Fungi: Reproduction

Nonmotile sexual and asexual spores—microscopic in size—are the common means of reproduction and the primary agents of fungal dispersal. They are readily carried in air or attached to the bodies of insects and other animals and are not resistant structures like bacterial endospores. Although they can withstand desiccation, they are killed by heat. Sexual spores often require a period of dormancy after they are formed, but asexual spores usually germinate and produce new hyphae whenever and wherever moisture is available.

Asexual spores are produced in special hyphae called sporangia in the zygomycetes and conidia in the ascomycetes and basidiomycetes. Unlike many organisms that produce embryos, the fungal spores form hyphae directly with no immature or embryonic stage between spore and adult.

Sexual reproduction

Among fungi, there are no female and male individuals, and no eggs and sperm.

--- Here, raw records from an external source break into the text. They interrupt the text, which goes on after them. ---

[config.mk]
export PLATFORM = sky130hd
export DESIGN_NAME = acc_cpu_core
export DESIGN_NICKNAME = d
export VERILOG_FILES = /design/src/rtl/acc_cpu_core.sv
export SDC_FILE = /design/constraint.sdc
export NUM_CORES = 1
export LEC_CHECK = 0
export ABC_CLOCK_PERIOD_IN_PS = 6900
export CAP_MARGIN = 20
export CORE_UTILIZATION = 25
export DETAILED_ROUTE_END_ITERATION = 12
export SLEW_MARGIN = 5
export SYNTH_ARGS = -nofsm -noshare
export SYNTH_HDL_FRONTEND = slang
export SYNTH_SLANG_ARGS = --single-unit
[constraint.sdc]
create_clock -name CLK -period 6.9 [get_ports CLK]
set_input_delay 1.38 -clock CLK [delete_from_list [all_inputs] [get_ports CLK]]
set_output_delay 1.38 -clock CLK [all_outputs]
set_load 0.02 [all_outputs]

Physiological differences among the hyphae do exist, however, and result in different mating types; only compatible strains fuse. In the zygomycetes the strains are designated simply as (+) and (−). Haploid ( n) gametes are produced by mitotic division from haploid ( n) parent nuclei in specialized hyphae called gametangia.

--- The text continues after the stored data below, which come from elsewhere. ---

[src/rtl/cpu32_mem_pkg.sv]
//------------------------------------------------------------------------------
// Module : cpu32_mem_pkg
// Brief  : Shared definitions for the mem_master CPU-to-RAM request engine:
//          FSM state encoding and default widths / timeout limit.
// Rev    : 1.0  initial release
//------------------------------------------------------------------------------
`default_nettype none

package cpu32_mem_pkg;

    localparam int unsigned ADDR_W_DEF  = 32;
    localparam int unsigned DATA_W_DEF  = 32;
    localparam int unsigned TMO_CYC_DEF = 64;

    localparam int unsigned ST_W = 2;

    typedef enum logic [ST_W-1:0] {
        ST_IDLE  = 2'd0,
        ST_ISSUE = 2'd1,
        ST_WAIT  = 2'd2,
        ST_DONE  = 2'd3
    } state_e;

    // True while a RAM transaction is outstanding.
    function automatic logic st_busy(input state_e s);
        return (s == ST_ISSUE) || (s == ST_WAIT);
    endfunction

endpackage

`default_nettype wire

[src/rtl/mem_wdt.sv]
//------------------------------------------------------------------------------
// Module : mem_wdt
// Brief  : Transaction watchdog. Counts consecutive cycles with run=1 and
//          flags expired during the TMO_CYC-th such cycle, so the owner can
//          leave its busy state on the edge that ends that cycle.
// Ports  : clk      - rising-edge clock
//          rst_n    - asynchronous active-low reset
//          run      - count enable; low clears the count
//          expired  - high in the last allowed busy cycle
// Rev    : 1.0  initial release
//------------------------------------------------------------------------------
`default_nettype none

module mem_wdt
    import cpu32_mem_pkg::*;
#(
    parameter int unsigned TMO_CYC = TMO_CYC_DEF
) (
    input  logic clk,
    input  logic rst_n,
    input  logic run,
    output logic expired
);

    localparam int unsigned CNT_W = (TMO_CYC > 1) ? $clog2(TMO_CYC) : 1;
    localparam logic [CNT_W-1:0] CNT_LAST = CNT_W'(TMO_CYC - 1);

    logic [CNT_W-1:0] cnt_q;
    logic [CNT_W-1:0] cnt_d;

    // The owner drops run on the edge after expiry, so the count never
    // needs to go past CNT_LAST.
    always_comb begin
        cnt_d = run ? (cnt_q + CNT_W'(1)) : '0;
    end

    always_ff @(posedge clk or negedge rst_n) begin
        if (!rst_n) begin
            cnt_q <= '0;
        end else begin
            cnt_q <= cnt_d;
        end
    end

    assign expired = run && (cnt_q == CNT_LAST);

endmodule

`default_nettype wire

[src/rtl/mem_master.sv]
//------------------------------------------------------------------------------
// Module : mem_master
// Brief  : Single-outstanding CPU request engine driving a RAM with separate
//          read and write channels. A request is latched in IDLE, the active
//          channels are handshaken (rdy drops, then rises) and a one-cycle
//          completion pulse is issued from DONE.
// Config : `define MEM_MASTER_TIMEOUT_EN to add the mem_wdt watchdog; without
//          it ISSUE/WAIT wait forever and resp_tmo is tied low.
// Ports  : CPU side  req_valid/req_re/req_we/req_raddr/req_waddr/req_wdata in,
//                    req_ready/resp_valid/resp_rdata/resp_exc/resp_tmo out
//          RAM side  r_addr/w_addr/w_line/read/write out,
//                    r_line/rrdy/wrdy/exc in
// Rev    : 1.0  initial release
//------------------------------------------------------------------------------
`default_nettype none

module mem_master
    import cpu32_mem_pkg::*;
#(
    parameter int unsigned ADDR_W  = ADDR_W_DEF,
    parameter int unsigned DATA_W  = DATA_W_DEF,
    parameter int unsigned TMO_CYC = TMO_CYC_DEF
) (
    input  logic              clk,
    input  logic              rst_n,
    // CPU side
    input  logic              req_valid,
    input  logic              req_re,
    input  logic              req_we,
    input  logic [ADDR_W-1:0] req_raddr,
    input  logic [ADDR_W-1:0] req_waddr,
    input  logic [DATA_W-1:0] req_wdata,
    output logic              req_ready,
    output logic              resp_valid,
    output logic [DATA_W-1:0] resp_rdata,
    output logic              resp_exc,
    output logic              resp_tmo,
    // RAM side
    output logic [ADDR_W-1:0] r_addr,
    output logic [ADDR_W-1:0] w_addr,
    output logic [DATA_W-1:0] w_line,
    output logic              read,
    output logic              write,
    input  logic [DATA_W-1:0] r_line,
    input  logic              rrdy,
    input  logic              wrdy,
    input  logic              exc
);

    state_e            state_q,  state_d;
    logic [ADDR_W-1:0] raddr_q,  raddr_d;
    logic [ADDR_W-1:0] waddr_q,  waddr_d;
    logic [DATA_W-1:0] wdata_q,  wdata_d;
    logic              rd_q,     rd_d;
    logic              wr_q,     wr_d;
    logic [DATA_W-1:0] rdata_q,  rdata_d;
    logic              exc_q,    exc_d;

    // Inactive channels are treated as already satisfied so a single-channel
    // request only depends on its own ready line.
    logic all_lo;
    logic all_hi;

    assign all_lo = (!rd_q || !rrdy) && (!wr_q || !wrdy);
    assign all_hi = (!rd_q ||  rrdy) && (!wr_q ||  wrdy);

`ifdef MEM_MASTER_TIMEOUT_EN
    logic tmo_q, tmo_d;
    logic wdt_run;
    logic wdt_expired;

    assign wdt_run = st_busy(state_q);

    mem_wdt #(
        .TMO_CYC (TMO_CYC)
    ) u_wdt (
        .clk     (clk),
        .rst_n   (rst_n),
        .run     (wdt_run),
        .expired (wdt_expired)
    );
`else
    logic unused_tmo;
    assign unused_tmo = (TMO_CYC != 0);
`endif

    always_comb begin
        state_d = state_q;
        raddr_d = raddr_q;
        waddr_d = waddr_q;
        wdata_d = wdata_q;
        rd_d    = rd_q;
        wr_d    = wr_q;
        rdata_d = rdata_q;
        exc_d   = exc_q;
`ifdef MEM_MASTER_TIMEOUT_EN
        tmo_d   = tmo_q;
`endif

        case (state_q)
            ST_IDLE: begin
                if (req_valid) begin
                    raddr_d = req_raddr;
                    waddr_d = req_waddr;
                    wdata_d = req_wdata;
                    rd_d    = req_re;
                    wr_d    = req_we;
                    if (req_re || req_we) begin
                        state_d = ST_ISSUE;
                    end else begin
                        // Nothing to do on the RAM: complete cleanly.
                        state_d = ST_DONE;
                        exc_d   = 1'b0;
`ifdef MEM_MASTER_TIMEOUT_EN
                        tmo_d   = 1'b0;
`endif
                    end
                end
            end

            ST_ISSUE, ST_WAIT: begin
                // Priority: RAM exception, normal completion, timeout,
                // then the ISSUE->WAIT handshake step.
                if (exc) begin
                    state_d = ST_DONE;
                    rd_d    = 1'b0;
                    wr_d    = 1'b0;
                    exc_d   = 1'b1;
`ifdef MEM_MASTER_TIMEOUT_EN
                    tmo_d   = 1'b0;
`endif
                end else if ((state_q == ST_WAIT) && all_hi) begin
                    state_d = ST_DONE;
                    rd_d    = 1'b0;
                    wr_d    = 1'b0;
                    exc_d   = 1'b0;
`ifdef MEM_MASTER_TIMEOUT_EN
                    tmo_d   = 1'b0;
`endif
                    if (rd_q) begin
                        rdata_d = r_line;
                    end
`ifdef MEM_MASTER_TIMEOUT_EN
                end else if (wdt_expired) begin
                    state_d = ST_DONE;
                    rd_d    = 1'b0;
                    wr_d    = 1'b0;
                    exc_d   = 1'b1;
                    tmo_d   = 1'b1;
`endif
                end else if ((state_q == ST_ISSUE) && all_lo) begin
                    state_d = ST_WAIT;
                end
            end

            ST_DONE: begin
                state_d = ST_IDLE;
            end

            default: begin
                state_d = ST_IDLE;
            end
        endcase
    end

    always_ff @(posedge clk or negedge rst_n) begin
        if (!rst_n) begin
            state_q <= ST_IDLE;
            raddr_q <= '0;
            waddr_q <= '0;
            wdata_q <= '0;
            rd_q    <= 1'b0;
            wr_q    <= 1'b0;
            rdata_q <= '0;
            exc_q   <= 1'b0;
        end else begin
            state_q <= state_d;
            raddr_q <= raddr_d;
            waddr_q <= waddr_d;
            wdata_q <= wdata_d;
            rd_q    <= rd_d;
            wr_q    <= wr_d;
            rdata_q <= rdata_d;
            exc_q   <= exc_d;
        end
    end

`ifdef MEM_MASTER_TIMEOUT_EN
    always_ff @(posedge clk or negedge rst_n) begin
        if (!rst_n) begin
            tmo_q <= 1'b0;
        end else begin
            tmo_q <= tmo_d;
        end
    end

    assign resp_tmo = tmo_q;
`else
    assign resp_tmo = 1'b0;
`endif

    assign req_ready  = (state_q == ST_IDLE);
    assign resp_valid = (state_q == ST_DONE);
    assign resp_rdata = rdata_q;
    assign resp_exc   = exc_q;
    assign r_addr     = raddr_q;
    assign w_addr     = waddr_q;
    assign w_line     = wdata_q;
    assign read       = rd_q;
    assign write      = wr_q;

endmodule

`default_nettype wire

In the ascomycetes and basidiomycetes, sexual reproduction starts with hyphae from two mating strains fusing, but the nuclei remain independent within the merged cytoplasm. The name for this process is plasmogamy, and the cells with the two genetically distinct haploid nuclei are called dikaryons. In genetic shorthand dikaryotic cells are n + n rather than the 2 n of diploid cells. At some point, the nuclei combine, mixing the DNA from the two separate mating types. This type of fertilization is called karyogamy, the union of nuclei following plasmogamy. Mycologists frequently use the term syngamy for the process of fertilization; both syngamy and fertilization, however, mean the same thing: the union of two haploid gametes to form a diploid zygote. In most fungi, karyogamy is followed almost immediately by a reduction division (meiosis) that restores the haploid chromosome number to the resultant spores and the new hyphae that are produced when the spores germinate.

Nuclear division

Both meiosis and mitosis in the fungi are different from nuclear division in most other organisms. Before the nuclear material is divided in plants and vertebrates, the nuclear membranes (nuclear envelopes) disintegrate, and the DNA condenses into discrete chromosomes that divide and move into new cells. In the fungi, the nuclear membranes do not disintegrate, and in many taxa no discrete chromosomes appear nor do centrioles develop. In some fungi, spindles form outside of the nucleus and move into it, while in others a spindle apparatus forms within the nucleus. Lacking the elaborate apparatus of more advanced organisms, the nuclei of fungi simply elongate, constrict near the middle, and pinch or tear apart into two daughter nuclei.

Life Cycle

The predominant phase in the life cycle of fungi is haploid, the zygote is the only diploid cell in the entire cycle. This is called a zygotic life cycle and is the type prevalent in algae and some protists, in addition to the fungi.